▼

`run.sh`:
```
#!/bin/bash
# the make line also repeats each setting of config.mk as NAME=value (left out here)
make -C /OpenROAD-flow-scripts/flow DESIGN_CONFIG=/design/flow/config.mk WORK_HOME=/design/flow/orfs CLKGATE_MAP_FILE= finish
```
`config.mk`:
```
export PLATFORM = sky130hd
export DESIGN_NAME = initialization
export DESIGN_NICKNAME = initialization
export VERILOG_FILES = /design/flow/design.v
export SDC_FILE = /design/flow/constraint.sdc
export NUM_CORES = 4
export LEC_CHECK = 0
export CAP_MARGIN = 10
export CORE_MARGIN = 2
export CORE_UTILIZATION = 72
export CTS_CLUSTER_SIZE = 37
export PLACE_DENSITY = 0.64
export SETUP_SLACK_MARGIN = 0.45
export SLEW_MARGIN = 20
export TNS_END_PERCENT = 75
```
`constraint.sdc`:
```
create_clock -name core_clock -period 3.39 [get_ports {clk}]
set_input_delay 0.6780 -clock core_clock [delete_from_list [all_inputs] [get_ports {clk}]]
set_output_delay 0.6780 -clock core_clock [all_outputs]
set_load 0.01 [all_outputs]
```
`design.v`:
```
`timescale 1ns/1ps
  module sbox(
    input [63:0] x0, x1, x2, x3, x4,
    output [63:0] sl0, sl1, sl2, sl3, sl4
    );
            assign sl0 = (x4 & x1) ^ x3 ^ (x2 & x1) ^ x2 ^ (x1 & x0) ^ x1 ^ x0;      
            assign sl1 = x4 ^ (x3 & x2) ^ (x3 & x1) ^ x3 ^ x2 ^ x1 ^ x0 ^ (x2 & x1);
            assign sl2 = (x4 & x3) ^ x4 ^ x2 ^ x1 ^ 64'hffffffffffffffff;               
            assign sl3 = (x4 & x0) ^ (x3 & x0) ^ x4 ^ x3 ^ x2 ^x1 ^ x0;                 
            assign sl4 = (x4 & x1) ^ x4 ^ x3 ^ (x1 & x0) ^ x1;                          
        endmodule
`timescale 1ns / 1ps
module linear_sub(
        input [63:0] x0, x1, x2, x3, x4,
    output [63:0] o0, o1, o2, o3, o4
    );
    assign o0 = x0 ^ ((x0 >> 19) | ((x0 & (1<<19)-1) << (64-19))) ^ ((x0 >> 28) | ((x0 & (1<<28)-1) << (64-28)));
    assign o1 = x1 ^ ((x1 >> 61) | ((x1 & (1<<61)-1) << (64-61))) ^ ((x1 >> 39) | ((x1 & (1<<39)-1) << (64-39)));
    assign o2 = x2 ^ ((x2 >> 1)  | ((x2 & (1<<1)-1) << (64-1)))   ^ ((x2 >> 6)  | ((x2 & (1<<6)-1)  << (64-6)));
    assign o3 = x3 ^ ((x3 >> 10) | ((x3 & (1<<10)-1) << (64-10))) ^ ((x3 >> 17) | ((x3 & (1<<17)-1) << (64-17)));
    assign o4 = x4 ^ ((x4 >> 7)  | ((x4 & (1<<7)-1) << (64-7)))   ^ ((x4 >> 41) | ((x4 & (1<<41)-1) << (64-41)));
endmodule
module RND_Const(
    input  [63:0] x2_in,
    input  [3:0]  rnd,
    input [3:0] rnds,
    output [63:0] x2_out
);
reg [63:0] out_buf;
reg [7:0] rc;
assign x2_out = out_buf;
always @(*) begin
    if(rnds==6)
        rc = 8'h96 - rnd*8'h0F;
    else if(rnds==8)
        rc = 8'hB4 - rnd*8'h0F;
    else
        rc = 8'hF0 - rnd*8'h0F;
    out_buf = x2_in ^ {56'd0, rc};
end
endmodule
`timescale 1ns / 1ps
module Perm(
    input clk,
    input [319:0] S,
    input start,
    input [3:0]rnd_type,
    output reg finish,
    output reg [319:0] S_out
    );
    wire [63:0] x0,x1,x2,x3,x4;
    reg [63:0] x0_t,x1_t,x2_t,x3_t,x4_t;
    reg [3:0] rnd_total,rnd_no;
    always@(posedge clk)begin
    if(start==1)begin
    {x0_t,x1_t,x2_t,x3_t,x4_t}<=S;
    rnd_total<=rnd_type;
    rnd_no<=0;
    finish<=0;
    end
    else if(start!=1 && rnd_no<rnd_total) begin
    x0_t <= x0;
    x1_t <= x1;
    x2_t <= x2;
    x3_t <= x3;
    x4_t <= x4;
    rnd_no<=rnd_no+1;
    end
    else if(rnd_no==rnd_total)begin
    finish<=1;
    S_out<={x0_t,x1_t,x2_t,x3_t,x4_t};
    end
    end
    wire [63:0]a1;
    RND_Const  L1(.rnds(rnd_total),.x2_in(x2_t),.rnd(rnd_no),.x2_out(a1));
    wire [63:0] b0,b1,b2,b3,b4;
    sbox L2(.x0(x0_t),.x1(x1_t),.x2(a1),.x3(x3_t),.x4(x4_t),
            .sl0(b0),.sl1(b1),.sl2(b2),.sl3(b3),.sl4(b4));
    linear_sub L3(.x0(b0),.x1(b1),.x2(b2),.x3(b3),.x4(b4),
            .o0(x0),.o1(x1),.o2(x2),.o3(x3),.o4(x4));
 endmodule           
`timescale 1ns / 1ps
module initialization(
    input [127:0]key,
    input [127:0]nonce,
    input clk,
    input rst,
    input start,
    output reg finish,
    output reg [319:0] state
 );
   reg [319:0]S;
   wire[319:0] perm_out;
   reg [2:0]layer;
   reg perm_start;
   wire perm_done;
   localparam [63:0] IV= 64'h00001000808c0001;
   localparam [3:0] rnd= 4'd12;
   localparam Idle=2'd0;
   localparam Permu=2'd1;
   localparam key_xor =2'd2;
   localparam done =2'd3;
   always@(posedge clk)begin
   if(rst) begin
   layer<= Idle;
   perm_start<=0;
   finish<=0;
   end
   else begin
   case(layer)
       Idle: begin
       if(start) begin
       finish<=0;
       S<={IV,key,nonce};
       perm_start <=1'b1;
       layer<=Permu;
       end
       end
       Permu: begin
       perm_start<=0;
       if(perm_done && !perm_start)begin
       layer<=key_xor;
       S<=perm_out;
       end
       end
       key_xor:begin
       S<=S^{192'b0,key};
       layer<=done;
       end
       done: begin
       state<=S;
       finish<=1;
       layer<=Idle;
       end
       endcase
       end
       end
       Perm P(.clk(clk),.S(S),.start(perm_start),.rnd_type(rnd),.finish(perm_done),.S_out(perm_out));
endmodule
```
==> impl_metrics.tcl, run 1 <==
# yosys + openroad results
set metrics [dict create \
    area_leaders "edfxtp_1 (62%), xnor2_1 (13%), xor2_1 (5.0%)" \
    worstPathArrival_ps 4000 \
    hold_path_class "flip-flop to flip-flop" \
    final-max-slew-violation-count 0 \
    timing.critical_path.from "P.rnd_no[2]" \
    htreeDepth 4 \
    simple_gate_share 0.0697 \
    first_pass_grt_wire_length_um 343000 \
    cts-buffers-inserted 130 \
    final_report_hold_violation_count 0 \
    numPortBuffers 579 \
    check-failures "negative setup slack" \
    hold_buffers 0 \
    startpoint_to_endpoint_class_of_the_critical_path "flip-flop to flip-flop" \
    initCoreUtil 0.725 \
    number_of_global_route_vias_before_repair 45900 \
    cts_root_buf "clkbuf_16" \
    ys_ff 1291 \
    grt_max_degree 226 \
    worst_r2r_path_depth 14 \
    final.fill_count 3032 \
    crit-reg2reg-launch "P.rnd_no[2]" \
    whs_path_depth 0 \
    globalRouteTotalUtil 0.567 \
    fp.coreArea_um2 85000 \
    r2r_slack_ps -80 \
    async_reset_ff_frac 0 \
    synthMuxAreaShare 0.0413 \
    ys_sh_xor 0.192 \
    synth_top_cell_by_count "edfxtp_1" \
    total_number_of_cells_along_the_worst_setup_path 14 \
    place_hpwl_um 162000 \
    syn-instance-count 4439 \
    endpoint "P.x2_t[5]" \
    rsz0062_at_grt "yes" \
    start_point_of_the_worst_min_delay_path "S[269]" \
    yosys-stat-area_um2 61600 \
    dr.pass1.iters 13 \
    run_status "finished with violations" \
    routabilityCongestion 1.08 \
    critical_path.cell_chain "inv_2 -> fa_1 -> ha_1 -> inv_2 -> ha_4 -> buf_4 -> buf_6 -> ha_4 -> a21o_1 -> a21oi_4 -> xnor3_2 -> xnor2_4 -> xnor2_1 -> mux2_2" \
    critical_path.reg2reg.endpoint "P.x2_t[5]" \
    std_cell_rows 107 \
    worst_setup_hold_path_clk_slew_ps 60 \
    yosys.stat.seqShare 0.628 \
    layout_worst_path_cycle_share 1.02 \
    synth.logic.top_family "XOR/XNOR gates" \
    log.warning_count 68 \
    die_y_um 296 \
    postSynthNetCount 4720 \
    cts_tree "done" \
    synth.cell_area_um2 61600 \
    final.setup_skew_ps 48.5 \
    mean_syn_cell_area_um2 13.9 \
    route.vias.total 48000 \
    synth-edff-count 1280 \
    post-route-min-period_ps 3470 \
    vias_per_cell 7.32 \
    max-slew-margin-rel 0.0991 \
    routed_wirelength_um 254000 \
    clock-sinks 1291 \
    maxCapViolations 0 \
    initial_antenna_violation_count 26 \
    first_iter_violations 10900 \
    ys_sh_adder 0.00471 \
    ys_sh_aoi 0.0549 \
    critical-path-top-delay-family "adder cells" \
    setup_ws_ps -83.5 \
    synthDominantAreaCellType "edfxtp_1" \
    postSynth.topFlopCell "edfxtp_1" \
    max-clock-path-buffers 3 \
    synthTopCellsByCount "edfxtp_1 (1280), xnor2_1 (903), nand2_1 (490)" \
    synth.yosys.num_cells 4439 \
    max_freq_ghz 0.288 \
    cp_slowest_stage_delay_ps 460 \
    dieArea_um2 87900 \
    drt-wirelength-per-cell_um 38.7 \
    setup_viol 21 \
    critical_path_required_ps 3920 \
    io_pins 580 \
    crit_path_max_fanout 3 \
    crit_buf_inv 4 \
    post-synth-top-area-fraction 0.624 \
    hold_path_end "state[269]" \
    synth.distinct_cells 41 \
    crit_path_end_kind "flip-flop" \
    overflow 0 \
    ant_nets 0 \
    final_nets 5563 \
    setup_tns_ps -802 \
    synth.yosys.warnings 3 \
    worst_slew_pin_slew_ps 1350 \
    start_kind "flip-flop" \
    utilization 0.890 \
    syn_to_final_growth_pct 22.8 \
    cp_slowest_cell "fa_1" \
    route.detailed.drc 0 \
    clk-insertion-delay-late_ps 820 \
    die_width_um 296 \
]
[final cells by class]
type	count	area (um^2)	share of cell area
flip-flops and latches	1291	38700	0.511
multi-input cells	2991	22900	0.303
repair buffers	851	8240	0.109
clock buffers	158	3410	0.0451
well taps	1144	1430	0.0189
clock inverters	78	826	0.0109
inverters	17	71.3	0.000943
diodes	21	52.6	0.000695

▲
▼

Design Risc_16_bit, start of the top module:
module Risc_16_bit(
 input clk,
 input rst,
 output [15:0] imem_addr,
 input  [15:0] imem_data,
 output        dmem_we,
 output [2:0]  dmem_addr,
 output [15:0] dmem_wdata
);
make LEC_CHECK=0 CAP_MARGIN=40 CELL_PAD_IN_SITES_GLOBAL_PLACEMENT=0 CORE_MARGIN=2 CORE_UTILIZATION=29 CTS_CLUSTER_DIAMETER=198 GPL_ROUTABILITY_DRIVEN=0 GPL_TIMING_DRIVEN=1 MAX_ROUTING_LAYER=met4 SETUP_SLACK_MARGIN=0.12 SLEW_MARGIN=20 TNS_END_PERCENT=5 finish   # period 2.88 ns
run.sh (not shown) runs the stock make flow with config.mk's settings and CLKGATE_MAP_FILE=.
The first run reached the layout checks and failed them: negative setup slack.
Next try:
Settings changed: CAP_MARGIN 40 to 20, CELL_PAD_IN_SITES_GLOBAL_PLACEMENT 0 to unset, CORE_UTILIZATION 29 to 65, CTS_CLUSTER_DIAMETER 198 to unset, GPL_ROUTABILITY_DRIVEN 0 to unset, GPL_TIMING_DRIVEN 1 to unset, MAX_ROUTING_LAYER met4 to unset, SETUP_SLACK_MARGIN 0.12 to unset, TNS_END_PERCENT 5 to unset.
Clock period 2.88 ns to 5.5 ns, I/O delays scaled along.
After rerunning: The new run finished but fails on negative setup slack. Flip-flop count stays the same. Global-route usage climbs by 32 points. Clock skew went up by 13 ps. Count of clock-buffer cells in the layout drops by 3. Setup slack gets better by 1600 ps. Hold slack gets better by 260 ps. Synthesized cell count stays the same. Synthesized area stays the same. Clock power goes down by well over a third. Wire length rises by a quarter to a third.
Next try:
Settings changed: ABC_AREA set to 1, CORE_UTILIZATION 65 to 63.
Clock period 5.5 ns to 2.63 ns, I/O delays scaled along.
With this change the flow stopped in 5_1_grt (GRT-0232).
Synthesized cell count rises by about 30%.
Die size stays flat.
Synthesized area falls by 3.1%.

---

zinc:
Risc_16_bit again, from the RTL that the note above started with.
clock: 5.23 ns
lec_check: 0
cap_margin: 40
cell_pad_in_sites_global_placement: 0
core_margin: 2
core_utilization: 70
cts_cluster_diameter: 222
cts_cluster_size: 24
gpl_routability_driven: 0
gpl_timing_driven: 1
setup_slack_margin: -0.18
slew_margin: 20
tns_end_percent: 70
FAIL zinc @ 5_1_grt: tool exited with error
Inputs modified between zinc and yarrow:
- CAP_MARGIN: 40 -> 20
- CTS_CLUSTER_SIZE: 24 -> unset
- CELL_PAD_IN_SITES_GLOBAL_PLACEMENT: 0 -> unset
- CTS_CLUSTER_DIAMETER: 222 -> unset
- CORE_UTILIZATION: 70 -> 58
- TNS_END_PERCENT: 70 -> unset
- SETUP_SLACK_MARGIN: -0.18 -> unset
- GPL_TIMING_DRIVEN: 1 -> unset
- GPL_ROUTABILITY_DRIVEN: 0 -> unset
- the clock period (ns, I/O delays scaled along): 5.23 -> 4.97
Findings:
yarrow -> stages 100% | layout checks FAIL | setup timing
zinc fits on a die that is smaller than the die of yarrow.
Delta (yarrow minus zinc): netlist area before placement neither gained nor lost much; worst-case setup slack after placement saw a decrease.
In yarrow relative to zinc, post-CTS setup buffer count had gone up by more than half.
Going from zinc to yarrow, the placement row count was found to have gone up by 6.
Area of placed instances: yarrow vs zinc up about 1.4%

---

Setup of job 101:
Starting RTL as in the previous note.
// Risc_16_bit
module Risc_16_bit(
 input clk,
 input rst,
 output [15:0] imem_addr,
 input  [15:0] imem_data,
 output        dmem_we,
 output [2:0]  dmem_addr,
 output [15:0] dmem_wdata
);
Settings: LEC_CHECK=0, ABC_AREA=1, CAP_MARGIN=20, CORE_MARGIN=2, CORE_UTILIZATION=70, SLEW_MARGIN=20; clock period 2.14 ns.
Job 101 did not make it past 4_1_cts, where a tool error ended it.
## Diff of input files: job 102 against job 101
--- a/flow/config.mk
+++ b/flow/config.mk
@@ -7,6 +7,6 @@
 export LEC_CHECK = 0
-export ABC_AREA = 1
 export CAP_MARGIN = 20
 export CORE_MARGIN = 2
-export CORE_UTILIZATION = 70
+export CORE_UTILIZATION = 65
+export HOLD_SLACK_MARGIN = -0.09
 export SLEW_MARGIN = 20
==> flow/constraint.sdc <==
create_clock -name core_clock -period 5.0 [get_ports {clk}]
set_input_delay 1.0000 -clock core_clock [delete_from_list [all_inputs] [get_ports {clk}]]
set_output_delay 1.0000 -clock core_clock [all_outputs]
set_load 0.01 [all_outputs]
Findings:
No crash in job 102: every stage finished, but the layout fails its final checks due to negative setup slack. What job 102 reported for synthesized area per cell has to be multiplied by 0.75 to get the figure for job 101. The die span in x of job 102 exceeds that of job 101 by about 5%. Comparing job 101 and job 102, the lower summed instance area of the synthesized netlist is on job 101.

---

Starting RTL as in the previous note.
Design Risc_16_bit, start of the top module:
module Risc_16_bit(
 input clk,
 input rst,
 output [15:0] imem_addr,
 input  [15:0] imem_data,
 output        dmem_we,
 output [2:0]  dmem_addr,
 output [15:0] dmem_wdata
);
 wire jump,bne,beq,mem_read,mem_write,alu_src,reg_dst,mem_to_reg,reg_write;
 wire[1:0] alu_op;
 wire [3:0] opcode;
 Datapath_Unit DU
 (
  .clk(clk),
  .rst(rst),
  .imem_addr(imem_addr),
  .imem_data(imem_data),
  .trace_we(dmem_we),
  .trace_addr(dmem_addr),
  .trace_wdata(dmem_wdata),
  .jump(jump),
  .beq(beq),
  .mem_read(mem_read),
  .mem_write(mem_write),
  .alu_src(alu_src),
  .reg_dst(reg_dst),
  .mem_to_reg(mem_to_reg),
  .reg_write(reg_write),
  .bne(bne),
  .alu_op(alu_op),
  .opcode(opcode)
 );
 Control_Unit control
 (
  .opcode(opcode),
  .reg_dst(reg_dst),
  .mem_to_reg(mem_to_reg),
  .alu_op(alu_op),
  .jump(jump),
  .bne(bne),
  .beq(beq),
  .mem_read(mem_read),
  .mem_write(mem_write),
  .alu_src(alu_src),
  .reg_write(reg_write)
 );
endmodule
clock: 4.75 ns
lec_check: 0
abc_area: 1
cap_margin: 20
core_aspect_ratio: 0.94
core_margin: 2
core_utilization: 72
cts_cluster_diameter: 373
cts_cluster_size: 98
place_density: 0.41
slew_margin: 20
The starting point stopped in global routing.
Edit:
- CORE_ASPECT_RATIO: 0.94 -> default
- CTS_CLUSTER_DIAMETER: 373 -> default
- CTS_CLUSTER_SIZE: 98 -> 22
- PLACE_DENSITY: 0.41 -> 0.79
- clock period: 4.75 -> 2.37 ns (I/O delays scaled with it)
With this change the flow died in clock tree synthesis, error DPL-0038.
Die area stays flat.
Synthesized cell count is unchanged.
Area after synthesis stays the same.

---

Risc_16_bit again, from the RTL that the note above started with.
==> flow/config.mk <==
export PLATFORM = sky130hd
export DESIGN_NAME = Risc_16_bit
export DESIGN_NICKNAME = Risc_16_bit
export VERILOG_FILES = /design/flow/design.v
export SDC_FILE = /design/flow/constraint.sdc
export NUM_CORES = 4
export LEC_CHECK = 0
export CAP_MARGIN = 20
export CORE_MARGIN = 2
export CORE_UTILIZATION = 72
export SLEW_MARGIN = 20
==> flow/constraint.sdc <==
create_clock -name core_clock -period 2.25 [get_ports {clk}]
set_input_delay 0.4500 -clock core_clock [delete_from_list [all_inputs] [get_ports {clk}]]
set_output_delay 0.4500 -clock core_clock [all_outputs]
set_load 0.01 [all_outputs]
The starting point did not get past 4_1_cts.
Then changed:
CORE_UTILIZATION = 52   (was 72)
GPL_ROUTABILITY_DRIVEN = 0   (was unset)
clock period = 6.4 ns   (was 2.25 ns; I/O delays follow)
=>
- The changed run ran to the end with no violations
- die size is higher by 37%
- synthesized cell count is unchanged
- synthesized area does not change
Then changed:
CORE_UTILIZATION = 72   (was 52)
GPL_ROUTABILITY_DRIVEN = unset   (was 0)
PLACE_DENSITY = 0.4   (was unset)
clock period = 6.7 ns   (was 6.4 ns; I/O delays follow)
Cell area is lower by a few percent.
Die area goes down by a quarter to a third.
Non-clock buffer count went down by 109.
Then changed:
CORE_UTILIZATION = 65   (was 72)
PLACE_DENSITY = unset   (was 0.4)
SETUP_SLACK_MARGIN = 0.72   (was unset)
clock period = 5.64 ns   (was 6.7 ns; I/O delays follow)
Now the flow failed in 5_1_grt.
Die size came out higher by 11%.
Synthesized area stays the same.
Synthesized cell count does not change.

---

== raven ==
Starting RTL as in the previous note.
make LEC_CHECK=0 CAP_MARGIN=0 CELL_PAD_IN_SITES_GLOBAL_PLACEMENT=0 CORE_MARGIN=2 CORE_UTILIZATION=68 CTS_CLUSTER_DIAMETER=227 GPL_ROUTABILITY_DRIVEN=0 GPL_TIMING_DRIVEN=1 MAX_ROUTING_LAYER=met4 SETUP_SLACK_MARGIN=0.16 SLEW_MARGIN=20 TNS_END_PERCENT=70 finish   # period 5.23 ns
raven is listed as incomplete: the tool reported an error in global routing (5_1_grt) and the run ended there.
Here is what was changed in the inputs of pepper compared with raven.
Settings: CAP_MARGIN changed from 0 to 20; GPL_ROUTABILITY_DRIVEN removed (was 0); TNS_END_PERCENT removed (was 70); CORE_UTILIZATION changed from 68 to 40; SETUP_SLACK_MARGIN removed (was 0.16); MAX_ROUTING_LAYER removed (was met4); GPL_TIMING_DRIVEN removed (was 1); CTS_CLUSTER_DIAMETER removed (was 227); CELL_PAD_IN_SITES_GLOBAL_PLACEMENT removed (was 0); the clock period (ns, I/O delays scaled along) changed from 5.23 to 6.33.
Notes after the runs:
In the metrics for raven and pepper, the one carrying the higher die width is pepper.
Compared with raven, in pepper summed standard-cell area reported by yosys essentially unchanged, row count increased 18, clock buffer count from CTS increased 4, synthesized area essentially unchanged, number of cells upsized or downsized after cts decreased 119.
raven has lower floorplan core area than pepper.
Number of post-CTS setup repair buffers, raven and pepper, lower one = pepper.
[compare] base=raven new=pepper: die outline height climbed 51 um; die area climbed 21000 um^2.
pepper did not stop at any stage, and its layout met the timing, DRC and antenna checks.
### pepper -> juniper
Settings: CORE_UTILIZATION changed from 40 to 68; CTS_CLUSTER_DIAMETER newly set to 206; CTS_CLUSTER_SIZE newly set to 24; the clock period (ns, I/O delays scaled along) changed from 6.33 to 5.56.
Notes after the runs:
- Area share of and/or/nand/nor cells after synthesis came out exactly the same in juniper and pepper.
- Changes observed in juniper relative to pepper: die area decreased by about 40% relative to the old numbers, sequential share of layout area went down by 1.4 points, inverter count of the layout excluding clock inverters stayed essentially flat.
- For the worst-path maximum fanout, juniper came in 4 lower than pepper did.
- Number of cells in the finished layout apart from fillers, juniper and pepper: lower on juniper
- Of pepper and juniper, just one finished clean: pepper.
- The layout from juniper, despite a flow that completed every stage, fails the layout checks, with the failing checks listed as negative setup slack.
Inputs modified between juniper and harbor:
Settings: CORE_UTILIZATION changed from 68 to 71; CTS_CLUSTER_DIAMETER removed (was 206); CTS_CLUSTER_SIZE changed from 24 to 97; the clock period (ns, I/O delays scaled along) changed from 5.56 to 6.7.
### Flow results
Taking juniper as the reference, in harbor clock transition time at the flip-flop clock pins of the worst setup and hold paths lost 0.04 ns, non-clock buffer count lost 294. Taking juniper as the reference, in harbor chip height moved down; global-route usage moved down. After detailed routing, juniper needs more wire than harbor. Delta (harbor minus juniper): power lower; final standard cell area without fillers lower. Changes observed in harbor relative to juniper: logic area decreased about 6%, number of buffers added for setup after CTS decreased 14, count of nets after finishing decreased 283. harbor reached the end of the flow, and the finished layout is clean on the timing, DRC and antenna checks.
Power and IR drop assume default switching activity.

▲

> [Required work]: An exact, complete copy of the lines above from the one with "max-slew-margin-rel 0.0991 \" through the one with "of cell area" is the whole answer.

> [Answer to this problem]:
    max-slew-margin-rel 0.0991 \
    routed_wirelength_um 254000 \
    clock-sinks 1291 \
    maxCapViolations 0 \
    initial_antenna_violation_count 26 \
    first_iter_violations 10900 \
    ys_sh_adder 0.00471 \
    ys_sh_aoi 0.0549 \
    critical-path-top-delay-family "adder cells" \
    setup_ws_ps -83.5 \
    synthDominantAreaCellType "edfxtp_1" \
    postSynth.topFlopCell "edfxtp_1" \
    max-clock-path-buffers 3 \
    synthTopCellsByCount "edfxtp_1 (1280), xnor2_1 (903), nand2_1 (490)" \
    synth.yosys.num_cells 4439 \
    max_freq_ghz 0.288 \
    cp_slowest_stage_delay_ps 460 \
    dieArea_um2 87900 \
    drt-wirelength-per-cell_um 38.7 \
    setup_viol 21 \
    critical_path_required_ps 3920 \
    io_pins 580 \
    crit_path_max_fanout 3 \
    crit_buf_inv 4 \
    post-synth-top-area-fraction 0.624 \
    hold_path_end "state[269]" \
    synth.distinct_cells 41 \
    crit_path_end_kind "flip-flop" \
    overflow 0 \
    ant_nets 0 \
    final_nets 5563 \
    setup_tns_ps -802 \
    synth.yosys.warnings 3 \
    worst_slew_pin_slew_ps 1350 \
    start_kind "flip-flop" \
    utilization 0.890 \
    syn_to_final_growth_pct 22.8 \
    cp_slowest_cell "fa_1" \
    route.detailed.drc 0 \
    clk-insertion-delay-late_ps 820 \
    die_width_um 296 \
]
[final cells by class]
type	count	area (um^2)	share of cell area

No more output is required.